Businessmen are like gardeners. Their main tools are interpersonal communication, innovation and strict economic sense. They cultivate various elements and resources in our world to help provide color, variety, infrastructure and worth to society. In recent years, they’ve been vilified because of their plundering and abandonment of the very things they successfully grew, and of the other people who had taken to helping them as employees. However, everyone is a business person-and using resources wisely and creatively is part of what life is all about.

In fact, it’s amazing what can be done with elements that seem untenable, like an abandoned lot in the middle of a run-down part of town, or a rotten piece of lumber. I daresay, it still takes money to really utiilize many things, but sometimes, depending on the intended use of something, money is easier to find than one might guess. If that makes you, the reader, pause and frown, there may be good reason. This brings up an important point about community-in our age, our sense of community is often a bit transient and fractured. However, community is important given that it is the local network through which resources, power, aid and ideas flow. I place an immense emphasis on the word aid.

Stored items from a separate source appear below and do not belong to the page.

## config.mk

```make
export PLATFORM = sky130hd
export DESIGN_NAME = day1_vector_packer
export DESIGN_NICKNAME = d
export VERILOG_FILES = /design/src/rtl/day1_vector_packer.sv
export SDC_FILE = /design/constraint.sdc
export NUM_CORES = 1
export LEC_CHECK = 0
export ABC_CLOCK_PERIOD_IN_PS = 6710
export BUFFER_PORTS_ARGS = -buffer_cell sky130_fd_sc_hd__buf_4
export CAP_MARGIN = 15
export CORE_MARGIN = 5
export CORE_UTILIZATION = 29
export DETAILED_ROUTE_END_ITERATION = 12
export PLACE_DENSITY = 0.44
export SLEW_MARGIN = 15
export SYNTH_ARGS = -nofsm -noshare
export SYNTH_HDL_FRONTEND = slang
export SYNTH_SLANG_ARGS = --single-unit
```

## constraint.sdc

```tcl
create_clock -name clk -period 6.71 [get_ports clk]
set_clock_uncertainty 0.05 [all_clocks]
set_input_delay 0.671 -clock clk [delete_from_list [all_inputs] [get_ports clk]]
set_output_delay 0.671 -clock clk [all_outputs]
set_load 0.03 [all_outputs]
```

The reason it is often much better to allow private parties to handle local affairs rather than (big) government is that government is powerless to aid a community unless it takes from someone-it must raise taxes higher and higher in order to compensate for the lack of overall worth it generates in and of itself. The money, or whatever resources are in question, can best be utilized with the thorough and consistent input of the community in which the resources exist, for they are the local infrastructure. Whenever an individual in a community has a significant problem, it is likely the community around them that could give the best chance for resolution, barring the need for expensive treatments or rare resources (like equipment). Even when the solution to a problem does not exist in a particular community, the community can still donate a small sum of money per individual that amounts to a very large sum overall, which would allow the afflicted person to find the help they need. Communities are extremely strong, flexible and important structures, but in modern North America our sense of community isn’t always terribly strong or communicative due to technological isolation, heterogeneous populations, and the extreme distances we travel.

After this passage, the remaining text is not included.